Events, stores, and read models¶
What it is: the persistence model that records run events and derives projections such as run results, benchmark results, timeline views, and trace views.
When it matters: whenever you resume a run, export a report, or inspect artifacts after the original process exits.
What you provide: a store backend and any store-specific configuration.
What Themis provides: event emission, projection refresh, resume support, and reporting helpers.
This diagram shows the write side and read side as separate but connected concerns.
flowchart LR
A["Execution stages"] --> B["Run events"]
B --> C["RunStore backend"]
C --> D["Projection refresh"]
D --> E["run_result"]
D --> F["benchmark_result"]
D --> G["trace_view / timeline"]
The store preserves what happened, and the read models turn that durable event history into faster inspection surfaces.
stage caches are keyed by stage inputs, not by run_id.
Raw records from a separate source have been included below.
From an optimization exercise on the open Yosys and OpenROAD flow, aimed at a short achievable clock period and few clock cycles per item; shortcuts taken in it are not production practice. Function was checked by simulation only, so behaviour that the tests miss may differ from the original. Power and IR drop assume default switching activity.

==> inputs of run a <==
// lc4_top
module lc4_top (
    input  logic        clk,
    input  logic        rst_n,
    output logic [15:0] o_pc,
    input  logic [15:0] i_insn_a,
    input  logic [15:0] i_insn_b,
    output logic [15:0] o_dmem_addr,
    output logic        o_dmem_we,
    output logic [15:0] o_dmem_wdata,
    input  logic [15:0] i_dmem_rdata,
    output logic        o_ret_a_valid,
    output logic [15:0] o_ret_a_pc,
    output logic [15:0] o_ret_a_insn,
    output logic        o_ret_a_rf_we,
    output logic [2:0]  o_ret_a_wsel,
    output logic [15:0] o_ret_a_wdata,
    output logic        o_ret_a_dmem_we,
    output logic [15:0] o_ret_a_dmem_addr,
    output logic [15:0] o_ret_a_dmem_data,
    output logic        o_ret_b_valid,
    output logic [15:0] o_ret_b_pc,
    output logic [15:0] o_ret_b_insn,
    output logic        o_ret_b_rf_we,
    output logic [2:0]  o_ret_b_wsel,
    output logic [15:0] o_ret_b_wdata,
    output logic        o_ret_b_dmem_we,
    output logic [15:0] o_ret_b_dmem_addr,
    output logic [15:0] o_ret_b_dmem_data
);
export LEC_CHECK = 0
export CAP_MARGIN = 20
export CORE_MARGIN = 2
export CORE_UTILIZATION = 30
export SETUP_SLACK_MARGIN = 5
export SLEW_MARGIN = 20
export TNS_END_PERCENT = 20
create_clock -name core_clock -period 8.0 [get_ports {clk}]
run.sh (not shown) runs the stock make flow with config.mk's settings and CLKGATE_MAP_FILE= SYNTH_SCRIPT=/design/flow/synth_recipe.tcl, a recipe that flattens the netlist after the stock synthesis.
==> run b: changes against run a <==
--- a/flow/design.v
+++ b/flow/design.v
@@ -274,21 +274,19 @@
     logic        m_ld  [NS];
     logic        m_st  [NS];
     logic [2:0]  m_rd  [NS];
     logic [15:0] m_insn[NS];
     logic [15:0] m_res [NS];   
-    logic [15:0] m_resn[NS];   
+    logic [15:0] m_res1[NS];   
+    logic [15:0] m_res2[NS];   
     logic [15:0] m_resa[NS];   
+    logic [15:0] m_resn[NS];   
     logic [15:0] m_rsl [NS];   
-    logic [15:0] dm_addr;    
-    logic [15:0] dm_addr_r;  
-    logic [15:0] dm_wdata_r;
+    logic [15:0] dm_addr;
     logic        dm_we;
     logic [15:0] dm_wdata;
-    logic [RK-1:0] r_v;      
-    logic [RK-1:0] r_vn;     
-    logic [RK-1:0] r_vi;     
+    logic [RK-1:0] r_v;
     logic [15:0] r_insn [RK];
     logic        r_we   [RK];
     logic [2:0]  r_rd   [RK];
     logic [15:0] r_wdata[RK];
     logic        r_st   [RK];
@@ -552,13 +550,13 @@
         lc4_execute ex_i (
             .i_cap_a(x_cap_a[s]), .i_cap_b(x_cap_b[s]),
             .i_sel_a(x_sel_a[s]), .i_seln_a(x_seln_a[s]), .i_sel_b(x_sel_b[s]),
             .i_selx_a(x_selx_a[s]), .i_selnx_a(x_selnx_a[s]), .i_selx_b(x_selx_b[s]),
             .i_arithx(x_arithx[s]), .i_pkx(x_pkx[s]), .i_andx(x_andx[s]), .i_subx(x_subx[s]),
-            .i_ma(s < 2 ? m_res[0] : ~m_resn[0]),
-            .i_mb(s < 2 ? m_res[1] : ~m_resn[1]),
-            .i_mc(s < 2 ? m_res[2] : ~m_resn[2]),
+            .i_ma(s == 0 ? m_res[0] : s == 1 ? m_res1[0] : m_res2[0]),
+            .i_mb(s == 0 ? m_res[1] : s == 1 ? m_res1[1] : m_res2[1]),
+            .i_mc(s == 0 ? m_res[2] : s == 1 ? m_res1[2] : m_res2[2]),
             .i_ma_n(m_resn[0]), .i_mb_n(m_resn[1]), .i_mc_n(m_resn[2]), .i_rdata(i_dmem_rdata),
             .i_arith(x_arith[s]), .i_pk(x_pk[s]), .i_and(x_and[s]), .i_sub(x_sub[s]),
             .o_result(x_result[s])
         );
     end
@@ -590,18 +588,18 @@
     always_ff @(posedge clk) begin
         for (int s = 0; s < NS; s++) begin
             m_rd[s]   <= x_rd[s];
             m_insn[s] <= x_insn[s];
             m_res[s]  <= x_result[s];
+            m_res1[s] <= x_result[s] & {16{x_w[s]}};
+            m_res2[s] <= x_result[s] | {16{~x_w[s]}};
             m_resa[s] <= x_result[s] & {16{x_w[s] && !x_ld[s]}};
             m_resn[s] <= ~x_result[s];
             m_rsl[s]  <= x_result[s] | {16{!x_w[s] || x_ld[s]}};
         end
-        dm_addr    <= x_agu;
-        dm_wdata   <= x_sdata;
-        dm_addr_r  <= x_agu & {16{x_ld[0] || x_ld[1] || x_ld[2] || x_st[0] || x_st[1] || x_st[2]}};
-        dm_wdata_r <= x_sdata & {16{x_st[0] || x_st[1] || x_st[2]}};
+        dm_addr  <= x_agu;
+        dm_wdata <= x_sdata;
     end
     assign o_dmem_addr  = dm_addr;
     assign o_dmem_we    = dm_we;
     assign o_dmem_wdata = dm_wdata;
     always_ff @(posedge clk or negedge rst_n) begin
@@ -618,40 +616,34 @@
     logic [15:0]   n_wdata [NS];
     logic [15:0]   n_ddata [NS];
     logic [RK-1:0] r_v_nxt;
     logic          r_sel_old [RK];
     logic [NS-1:0] r_sel_m   [RK];
-    assign r_vi = ~r_vn;
     for (genvar s = 0; s < NS; s++) begin : g_rin
         assign n_wdata[s] = m_ld[s] ? i_dmem_rdata : m_rsl[s];
-        assign n_ddata[s] = m_ld[s] ? i_dmem_rdata : dm_wdata_r;
+        assign n_ddata[s] = m_ld[s] ? i_dmem_rdata : dm_wdata;
     end
     function automatic logic rqv(input logic [RK-1:0] v, input int j);
         if (j < 0)        rqv = 1'b1;
         else if (j >= RK) rqv = 1'b0;
         else              rqv = v[(j >= 0 && j < RK) ? j : 0];
     endfunction
     always_comb begin
         for (int i = 0; i < RK; i++) begin
-            r_sel_old[i] = r_vi[1] && rqv(r_vi, i + 2);
-            r_v_nxt[i]   = r_vi[1] ? rqv(r_vi, i + 2) : 1'b0;
+            r_sel_old[i] = r_v[1] && rqv(r_v, i + 2);
+            r_v_nxt[i]   = r_v[1] ? rqv(r_v, i + 2) : 1'b0;
             for (int s = 0; s < NS; s++) begin
-                r_sel_m[i][s] = r_vi[1] ? (!rqv(r_vi, i + 2) && rqv(r_vi, i + 1 - s) && !rqv(r_vi, i + 2 - s))
+                r_sel_m[i][s] = r_v[1] ? (!rqv(r_v, i + 2) && rqv(r_v, i + 1 - s) && !rqv(r_v, i + 2 - s))
                                        : (i == s);
-                if (r_vi[1]) r_v_nxt[i] = r_v_nxt[i] || (m_v[s] && rqv(r_vi, i + 1 - s));
+                if (r_v[1]) r_v_nxt[i] = r_v_nxt[i] || (m_v[s] && rqv(r_v, i + 1 - s));
                 else if (i == s) r_v_nxt[i] = r_v_nxt[i] || m_v[s];
             end
         end
     end
     always_ff @(posedge clk or negedge rst_n) begin
-        if (!rst_n) begin
-            r_v  <= '0;
-            r_vn <= '1;
-        end else begin
-            r_v  <= r_v_nxt;
-            r_vn <= ~r_v_nxt;
-        end
+        if (!rst_n) r_v <= '0;
+        else        r_v <= r_v_nxt;
     end
     always_ff @(posedge clk) begin
         for (int i = 0; i < RK; i++) begin
             r_insn[i]  <= {16{r_sel_old[i]}} & r_insn[(i + 2 < RK) ? i + 2 : 0];
             r_we[i]    <= r_sel_old[i] & r_we[(i + 2 < RK) ? i + 2 : 0];
@@ -665,11 +657,11 @@
                     r_insn[i]  <= m_insn[s];
                     r_we[i]    <= m_w[s];
                     r_rd[i]    <= m_rd[s];
                     r_wdata[i] <= n_wdata[s];
                     r_st[i]    <= m_st[s];
-                    r_daddr[i] <= dm_addr_r;
+                    r_daddr[i] <= dm_addr;
                     r_ddata[i] <= n_ddata[s];
                 end
             end
         end
     end
@@ -694,14 +686,14 @@
     logic [15:0] ret_pc_a, ret_pc_b;
     always_ff @(posedge clk or negedge rst_n) begin
         if (!rst_n) begin
             ret_pc_a <= lc4_pkg::RESET_PC;
             ret_pc_b <= lc4_pkg::RESET_PC + 16'd1;
-        end else if (r_vi[1]) begin
+        end else if (r_v[1]) begin
             ret_pc_a <= ret_pc_a + 16'd2;
             ret_pc_b <= ret_pc_b + 16'd2;
-        end else if (r_vi[0]) begin
+        end else if (r_v[0]) begin
             ret_pc_a <= ret_pc_a + 16'd1;
             ret_pc_b <= ret_pc_b + 16'd1;
         end
     end
     assign o_ret_a_valid     = r_v[0];
==> flow/flow/run.sh (new file) <==
#!/bin/bash
# Layout: the standard flow (standard.sh) with one change: the gate
# sizing in ORFS's repair steps may swap a cell for one of another footprint
# (MATCH_CELL_FOOTPRINT=0), so that drivers such as flip-flops can be
# upsized. Everything else (synthesis, floorplan, power grid, placement,
# clock tree, routing) is the standard flow's. The make output goes to
# flow_make.log here; ORFS's per-step logs stay under orfs/logs.
set -euo pipefail
sed 's/^make -C /make MATCH_CELL_FOOTPRINT=0 -C /' standard.sh > standard_free.sh
grep -q 'MATCH_CELL_FOOTPRINT=0' standard_free.sh
bash standard_free.sh > flow_make.log 2>&1
==> flow/standard.sh (new file) <==
#!/bin/bash
# synth_recipe.tcl (not shown) runs the flow's synth.tcl, then flattens the netlist and writes it again
# the make line also repeats each setting of config.mk as NAME=value (left out here)
make -C /OpenROAD-flow-scripts/flow DESIGN_CONFIG=/design/flow/config.mk WORK_HOME=/design/flow/orfs CLKGATE_MAP_FILE= SYNTH_SCRIPT=/design/flow/synth_recipe.tcl "${@:-finish}"
Settings changed: CORE_UTILIZATION 30 to 35, TNS_END_PERCENT 20 to 100.
removed: flow/run.sh
==> run c: changes against run a <==
Settings changed: TNS_END_PERCENT 20 to 5.
==> summary of the runs <==
Clock power: run b is smaller than run c (2.9%).
In sequential cell count, run a and run c do not differ.
Between run b and run a, the lower clock skew is in run b (gap 89 ps).
The highest utilization belongs to run b, the lowest to run c.
Against run c, the non-clock buffer count of run b is higher by 121.
Wire length: run b > run a > run c.
In die area, run a and run c do not differ.
Against run b, the combinational power of run a is lower by about 3%.
Against run a, the synthesized cell count of run b is higher by about 0.6%.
A generation cache key follows the generation inputs, a parse cache key follows the reduced candidate plus parser, and so on.
Persistent stores are required for cross-run cache reuse. InMemoryRunStore keeps only the in-process event history and does not provide cross-run stage cache behavior.
Imported stage artifacts are written back as normal persisted events, so the write side and read side do not need a separate import-only path.
What to inspect when it goes wrong: raw stored runs first, then derived projections such as run_result, benchmark_result, and trace_view.